# Exercise prompt:
The entire listing is to be repeated verbatim.

# Exercise material:
◇ ◇ ◇ ◇ ◇ ◇ ◇

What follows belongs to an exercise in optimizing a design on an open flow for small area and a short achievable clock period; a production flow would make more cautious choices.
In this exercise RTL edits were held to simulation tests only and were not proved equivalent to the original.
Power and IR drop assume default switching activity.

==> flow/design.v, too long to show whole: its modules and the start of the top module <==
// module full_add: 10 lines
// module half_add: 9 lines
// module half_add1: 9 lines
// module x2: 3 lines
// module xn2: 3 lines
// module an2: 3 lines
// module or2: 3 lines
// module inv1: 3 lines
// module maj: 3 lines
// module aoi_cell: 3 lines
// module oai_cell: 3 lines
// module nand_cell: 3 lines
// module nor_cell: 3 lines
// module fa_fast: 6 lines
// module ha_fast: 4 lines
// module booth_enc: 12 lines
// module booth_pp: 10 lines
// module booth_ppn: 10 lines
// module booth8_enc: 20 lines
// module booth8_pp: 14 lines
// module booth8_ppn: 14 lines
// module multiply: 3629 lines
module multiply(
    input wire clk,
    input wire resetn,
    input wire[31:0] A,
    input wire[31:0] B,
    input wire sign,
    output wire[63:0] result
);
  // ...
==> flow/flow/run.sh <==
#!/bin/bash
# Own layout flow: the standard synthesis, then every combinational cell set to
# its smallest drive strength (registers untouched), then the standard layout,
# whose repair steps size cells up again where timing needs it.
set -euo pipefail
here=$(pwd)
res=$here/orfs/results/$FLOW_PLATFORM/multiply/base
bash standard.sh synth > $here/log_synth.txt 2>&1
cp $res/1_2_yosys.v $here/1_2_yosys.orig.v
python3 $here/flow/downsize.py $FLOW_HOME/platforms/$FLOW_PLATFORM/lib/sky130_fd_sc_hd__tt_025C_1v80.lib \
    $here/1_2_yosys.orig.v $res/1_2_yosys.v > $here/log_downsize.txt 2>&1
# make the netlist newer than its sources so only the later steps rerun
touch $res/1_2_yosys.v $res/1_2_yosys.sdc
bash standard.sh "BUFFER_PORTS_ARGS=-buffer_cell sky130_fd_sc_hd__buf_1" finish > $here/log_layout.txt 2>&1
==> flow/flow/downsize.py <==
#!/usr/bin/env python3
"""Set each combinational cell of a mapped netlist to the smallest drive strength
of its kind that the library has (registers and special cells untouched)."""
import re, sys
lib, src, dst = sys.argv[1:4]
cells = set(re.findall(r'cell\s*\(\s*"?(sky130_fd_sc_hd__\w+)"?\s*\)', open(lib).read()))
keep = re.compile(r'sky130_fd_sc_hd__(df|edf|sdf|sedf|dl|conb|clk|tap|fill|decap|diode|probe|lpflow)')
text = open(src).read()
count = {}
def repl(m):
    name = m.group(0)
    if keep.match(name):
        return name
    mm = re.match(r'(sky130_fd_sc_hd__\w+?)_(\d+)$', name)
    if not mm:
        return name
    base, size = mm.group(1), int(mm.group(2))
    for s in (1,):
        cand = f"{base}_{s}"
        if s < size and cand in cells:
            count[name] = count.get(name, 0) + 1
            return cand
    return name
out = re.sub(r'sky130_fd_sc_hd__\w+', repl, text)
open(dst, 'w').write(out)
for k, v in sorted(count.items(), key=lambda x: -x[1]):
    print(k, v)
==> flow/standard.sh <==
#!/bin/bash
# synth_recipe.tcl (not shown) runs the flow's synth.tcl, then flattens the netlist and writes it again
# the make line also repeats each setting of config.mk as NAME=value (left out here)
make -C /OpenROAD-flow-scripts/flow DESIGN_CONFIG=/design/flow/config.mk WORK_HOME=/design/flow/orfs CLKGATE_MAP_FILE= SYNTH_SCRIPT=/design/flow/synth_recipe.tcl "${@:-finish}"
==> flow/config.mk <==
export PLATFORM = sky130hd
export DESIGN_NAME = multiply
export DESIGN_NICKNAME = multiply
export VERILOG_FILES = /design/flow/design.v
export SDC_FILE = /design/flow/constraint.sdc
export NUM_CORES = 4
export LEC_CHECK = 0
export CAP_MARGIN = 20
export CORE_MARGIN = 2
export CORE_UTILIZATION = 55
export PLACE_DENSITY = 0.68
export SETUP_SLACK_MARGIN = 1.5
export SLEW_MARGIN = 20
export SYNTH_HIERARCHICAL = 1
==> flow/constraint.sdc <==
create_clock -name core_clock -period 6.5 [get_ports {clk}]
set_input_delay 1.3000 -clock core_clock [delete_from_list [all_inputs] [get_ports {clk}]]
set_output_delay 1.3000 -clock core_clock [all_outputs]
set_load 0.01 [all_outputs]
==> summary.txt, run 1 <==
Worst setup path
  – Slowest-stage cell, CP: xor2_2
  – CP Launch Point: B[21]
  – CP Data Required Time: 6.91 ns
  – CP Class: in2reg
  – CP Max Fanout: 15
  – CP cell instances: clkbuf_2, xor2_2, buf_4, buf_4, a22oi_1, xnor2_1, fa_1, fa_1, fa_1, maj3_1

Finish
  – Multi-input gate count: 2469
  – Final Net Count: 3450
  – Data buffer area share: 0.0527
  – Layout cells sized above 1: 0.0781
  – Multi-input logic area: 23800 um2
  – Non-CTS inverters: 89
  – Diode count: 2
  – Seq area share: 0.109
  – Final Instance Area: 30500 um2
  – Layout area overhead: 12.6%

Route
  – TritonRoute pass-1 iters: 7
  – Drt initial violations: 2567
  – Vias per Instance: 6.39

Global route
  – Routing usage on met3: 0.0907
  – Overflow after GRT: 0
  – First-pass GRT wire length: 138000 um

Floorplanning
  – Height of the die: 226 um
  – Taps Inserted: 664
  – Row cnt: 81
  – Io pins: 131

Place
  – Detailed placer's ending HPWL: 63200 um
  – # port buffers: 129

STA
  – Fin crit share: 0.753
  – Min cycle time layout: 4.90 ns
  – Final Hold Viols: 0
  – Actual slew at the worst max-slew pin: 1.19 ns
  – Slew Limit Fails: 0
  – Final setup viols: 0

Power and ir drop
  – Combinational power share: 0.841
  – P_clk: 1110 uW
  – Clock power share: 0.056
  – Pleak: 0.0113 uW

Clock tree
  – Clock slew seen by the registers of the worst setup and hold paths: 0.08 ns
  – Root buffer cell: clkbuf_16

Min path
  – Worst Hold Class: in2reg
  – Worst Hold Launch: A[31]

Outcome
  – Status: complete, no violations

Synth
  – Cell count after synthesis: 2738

◇ ◇ ◇ ◇ ◇ ◇ ◇

# Solution to this problem:
What follows belongs to an exercise in optimizing a design on an open flow for small area and a short achievable clock period; a production flow would make more cautious choices.
In this exercise RTL edits were held to simulation tests only and were not proved equivalent to the original.
Power and IR drop assume default switching activity.

==> flow/design.v, too long to show whole: its modules and the start of the top module <==
// module full_add: 10 lines
// module half_add: 9 lines
// module half_add1: 9 lines
// module x2: 3 lines
// module xn2: 3 lines
// module an2: 3 lines
// module or2: 3 lines
// module inv1: 3 lines
// module maj: 3 lines
// module aoi_cell: 3 lines
// module oai_cell: 3 lines
// module nand_cell: 3 lines
// module nor_cell: 3 lines
// module fa_fast: 6 lines
// module ha_fast: 4 lines
// module booth_enc: 12 lines
// module booth_pp: 10 lines
// module booth_ppn: 10 lines
// module booth8_enc: 20 lines
// module booth8_pp: 14 lines
// module booth8_ppn: 14 lines
// module multiply: 3629 lines
module multiply(
    input wire clk,
    input wire resetn,
    input wire[31:0] A,
    input wire[31:0] B,
    input wire sign,
    output wire[63:0] result
);
  // ...
==> flow/flow/run.sh <==
#!/bin/bash
# Own layout flow: the standard synthesis, then every combinational cell set to
# its smallest drive strength (registers untouched), then the standard layout,
# whose repair steps size cells up again where timing needs it.
set -euo pipefail
here=$(pwd)
res=$here/orfs/results/$FLOW_PLATFORM/multiply/base
bash standard.sh synth > $here/log_synth.txt 2>&1
cp $res/1_2_yosys.v $here/1_2_yosys.orig.v
python3 $here/flow/downsize.py $FLOW_HOME/platforms/$FLOW_PLATFORM/lib/sky130_fd_sc_hd__tt_025C_1v80.lib \
    $here/1_2_yosys.orig.v $res/1_2_yosys.v > $here/log_downsize.txt 2>&1
# make the netlist newer than its sources so only the later steps rerun
touch $res/1_2_yosys.v $res/1_2_yosys.sdc
bash standard.sh "BUFFER_PORTS_ARGS=-buffer_cell sky130_fd_sc_hd__buf_1" finish > $here/log_layout.txt 2>&1
==> flow/flow/downsize.py <==
#!/usr/bin/env python3
"""Set each combinational cell of a mapped netlist to the smallest drive strength
of its kind that the library has (registers and special cells untouched)."""
import re, sys
lib, src, dst = sys.argv[1:4]
cells = set(re.findall(r'cell\s*\(\s*"?(sky130_fd_sc_hd__\w+)"?\s*\)', open(lib).read()))
keep = re.compile(r'sky130_fd_sc_hd__(df|edf|sdf|sedf|dl|conb|clk|tap|fill|decap|diode|probe|lpflow)')
text = open(src).read()
count = {}
def repl(m):
    name = m.group(0)
    if keep.match(name):
        return name
    mm = re.match(r'(sky130_fd_sc_hd__\w+?)_(\d+)$', name)
    if not mm:
        return name
    base, size = mm.group(1), int(mm.group(2))
    for s in (1,):
        cand = f"{base}_{s}"
        if s < size and cand in cells:
            count[name] = count.get(name, 0) + 1
            return cand
    return name
out = re.sub(r'sky130_fd_sc_hd__\w+', repl, text)
open(dst, 'w').write(out)
for k, v in sorted(count.items(), key=lambda x: -x[1]):
    print(k, v)
==> flow/standard.sh <==
#!/bin/bash
# synth_recipe.tcl (not shown) runs the flow's synth.tcl, then flattens the netlist and writes it again
# the make line also repeats each setting of config.mk as NAME=value (left out here)
make -C /OpenROAD-flow-scripts/flow DESIGN_CONFIG=/design/flow/config.mk WORK_HOME=/design/flow/orfs CLKGATE_MAP_FILE= SYNTH_SCRIPT=/design/flow/synth_recipe.tcl "${@:-finish}"
==> flow/config.mk <==
export PLATFORM = sky130hd
export DESIGN_NAME = multiply
export DESIGN_NICKNAME = multiply
export VERILOG_FILES = /design/flow/design.v
export SDC_FILE = /design/flow/constraint.sdc
export NUM_CORES = 4
export LEC_CHECK = 0
export CAP_MARGIN = 20
export CORE_MARGIN = 2
export CORE_UTILIZATION = 55
export PLACE_DENSITY = 0.68
export SETUP_SLACK_MARGIN = 1.5
export SLEW_MARGIN = 20
export SYNTH_HIERARCHICAL = 1
==> flow/constraint.sdc <==
create_clock -name core_clock -period 6.5 [get_ports {clk}]
set_input_delay 1.3000 -clock core_clock [delete_from_list [all_inputs] [get_ports {clk}]]
set_output_delay 1.3000 -clock core_clock [all_outputs]
set_load 0.01 [all_outputs]
==> summary.txt, run 1 <==
Worst setup path
  – Slowest-stage cell, CP: xor2_2
  – CP Launch Point: B[21]
  – CP Data Required Time: 6.91 ns
  – CP Class: in2reg
  – CP Max Fanout: 15
  – CP cell instances: clkbuf_2, xor2_2, buf_4, buf_4, a22oi_1, xnor2_1, fa_1, fa_1, fa_1, maj3_1

Finish
  – Multi-input gate count: 2469
  – Final Net Count: 3450
  – Data buffer area share: 0.0527
  – Layout cells sized above 1: 0.0781
  – Multi-input logic area: 23800 um2
  – Non-CTS inverters: 89
  – Diode count: 2
  – Seq area share: 0.109
  – Final Instance Area: 30500 um2
  – Layout area overhead: 12.6%

Route
  – TritonRoute pass-1 iters: 7
  – Drt initial violations: 2567
  – Vias per Instance: 6.39

Global route
  – Routing usage on met3: 0.0907
  – Overflow after GRT: 0
  – First-pass GRT wire length: 138000 um

Floorplanning
  – Height of the die: 226 um
  – Taps Inserted: 664
  – Row cnt: 81
  – Io pins: 131

Place
  – Detailed placer's ending HPWL: 63200 um
  – # port buffers: 129

STA
  – Fin crit share: 0.753
  – Min cycle time layout: 4.90 ns
  – Final Hold Viols: 0
  – Actual slew at the worst max-slew pin: 1.19 ns
  – Slew Limit Fails: 0
  – Final setup viols: 0

Power and ir drop
  – Combinational power share: 0.841
  – P_clk: 1110 uW
  – Clock power share: 0.056
  – Pleak: 0.0113 uW

Clock tree
  – Clock slew seen by the registers of the worst setup and hold paths: 0.08 ns
  – Root buffer cell: clkbuf_16

Min path
  – Worst Hold Class: in2reg
  – Worst Hold Launch: A[31]

Outcome
  – Status: complete, no violations

Synth
  – Cell count after synthesis: 2738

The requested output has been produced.